┌─ LISTED ENTRIES
Background: an optimization exercise with open tools, aiming at small area, a short achievable clock period and few clock cycles per item. Do not read the settings as production practice.
The RTL was checked by simulation tests, not by an equivalence proof against the original design.

==> flow/design.v (outline; a module is shown in full before it is edited, if it fits) <==
// module met_dot3_a: 2169 lines
// module met_dot3_b: 313 lines
// module met_div4: 38 lines
// module met_slow: 254 lines
// module matrix_exponential_taylor: 698 lines
module matrix_exponential_taylor #(
    parameter int DIM = 3
) (
    input  wire logic               clk,
    input  wire logic               rst_n,
    input  wire logic               in_valid,
    output logic                    in_stall,
    input  wire logic signed [31:0] elem_value,
    output logic                    out_valid,
    input  wire logic               out_stall,
    output logic signed [31:0]      result_value,
    output logic                    is_last,
    output logic                    saturated,
    input  wire logic               cfg_we,
    input  wire logic [7:0]         cfg_data
);
  // ...
==> flow/run.sh <==
#!/bin/bash
# synth_recipe.tcl (not shown) runs the flow's synth.tcl, then flattens the netlist and writes it again
# the make line also repeats each setting of config.mk as NAME=value (left out here)
make -C /OpenROAD-flow-scripts/flow DESIGN_CONFIG=/design/flow/config.mk WORK_HOME=/design/flow/orfs CLKGATE_MAP_FILE= SYNTH_SCRIPT=/design/flow/synth_recipe.tcl finish
==> flow/config.mk <==
export PLATFORM = sky130hd
export DESIGN_NAME = matrix_exponential_taylor
export DESIGN_NICKNAME = matrix_exponential_taylor
export VERILOG_FILES = /design/flow/design.v
export SDC_FILE = /design/flow/constraint.sdc
export NUM_CORES = 4
export LEC_CHECK = 0
export ABC_AREA = 1
export CAP_MARGIN = 20
export CORE_MARGIN = 2
export CORE_UTILIZATION = 40
export SETUP_SLACK_MARGIN = 4.0
export SLEW_MARGIN = 20
==> flow/constraint.sdc <==
create_clock -name core_clock -period 10.0 [get_ports {clk}]
set_input_delay 2.0000 -clock core_clock [delete_from_list [all_inputs] [get_ports {clk}]]
set_output_delay 2.0000 -clock core_clock [all_outputs]
set_load 0.01 [all_outputs]
==> reports/qor.csv, run 1 <==
metric,value,unit
Tap Cells,3900,
WS Path Type,reg2reg,
status,finished clean,
largest net degree at the start of global routing,65,
H-Tree Depth,4,
DRC violations left,0,
Worst-path clk slew,60,ps
post-layout min period,5900,ps
Synth Area in Compound Gates,16.2,%
register area share after synthesis,38.3,%
Top Registers,"a_r x288, s_r x288, t_r x288",
CP Capture Point,tv_reg[0][19],
mux cell area share after synthesis,0.0342,%
Post-Synth Simple-Gate Area,17.1,%
largest cell class by area,multi-input gates,
CTS Buffer Depth,4,
WL met2,199000,um
Initial Utilization,40.2,%
final instance area,131000,um2
DRT antenna net count,0,
Fmax achieved,169,MHz
Multi-input gate area,64900,um2
multi-input combinational area share,49.6,%
TritonCTS clock tree,built,
hold path depth,0,
final setup violation count,0,
NonClk Buf Share,2.77,%
Testbench counts, summed over its fixed seeds: cycles 11,628, matrices 96.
└─
- WHAT IS REQUIRED
Among the lines above, which hold the word "after"? Report each one.

- RESULT OF THIS EXERCISE
register area share after synthesis,38.3,%
mux cell area share after synthesis,0.0342,%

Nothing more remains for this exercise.